Collected data:
*-*-*

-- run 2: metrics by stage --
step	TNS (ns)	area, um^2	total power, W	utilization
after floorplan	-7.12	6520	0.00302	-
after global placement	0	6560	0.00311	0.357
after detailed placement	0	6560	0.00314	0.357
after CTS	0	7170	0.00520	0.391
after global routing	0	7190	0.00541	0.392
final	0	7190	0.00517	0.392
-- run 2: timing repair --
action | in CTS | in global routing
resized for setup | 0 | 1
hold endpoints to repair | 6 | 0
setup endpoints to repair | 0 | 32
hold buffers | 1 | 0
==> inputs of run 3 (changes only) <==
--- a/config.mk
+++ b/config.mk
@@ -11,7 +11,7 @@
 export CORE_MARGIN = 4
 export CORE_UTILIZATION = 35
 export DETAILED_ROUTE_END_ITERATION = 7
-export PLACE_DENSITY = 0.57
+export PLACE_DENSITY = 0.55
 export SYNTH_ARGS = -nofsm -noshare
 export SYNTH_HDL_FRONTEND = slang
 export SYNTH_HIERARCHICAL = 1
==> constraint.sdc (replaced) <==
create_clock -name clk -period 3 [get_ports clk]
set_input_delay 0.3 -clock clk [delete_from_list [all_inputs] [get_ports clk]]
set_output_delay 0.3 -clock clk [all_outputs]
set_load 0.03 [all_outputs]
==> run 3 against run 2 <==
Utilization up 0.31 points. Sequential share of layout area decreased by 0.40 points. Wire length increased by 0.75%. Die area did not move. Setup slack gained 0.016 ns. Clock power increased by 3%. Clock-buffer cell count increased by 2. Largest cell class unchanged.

*-*-*

● DESCRIPTION OF THE TASK: Word for word, restate the entries from the first line to the line that has "-- run 2: timing", both included, and nothing else.

● TASK ANSWER:
-- run 2: metrics by stage --
step	TNS (ns)	area, um^2	total power, W	utilization
after floorplan	-7.12	6520	0.00302	-
after global placement	0	6560	0.00311	0.357
after detailed placement	0	6560	0.00314	0.357
after CTS	0	7170	0.00520	0.391
after global routing	0	7190	0.00541	0.392
final	0	7190	0.00517	0.392
-- run 2: timing repair --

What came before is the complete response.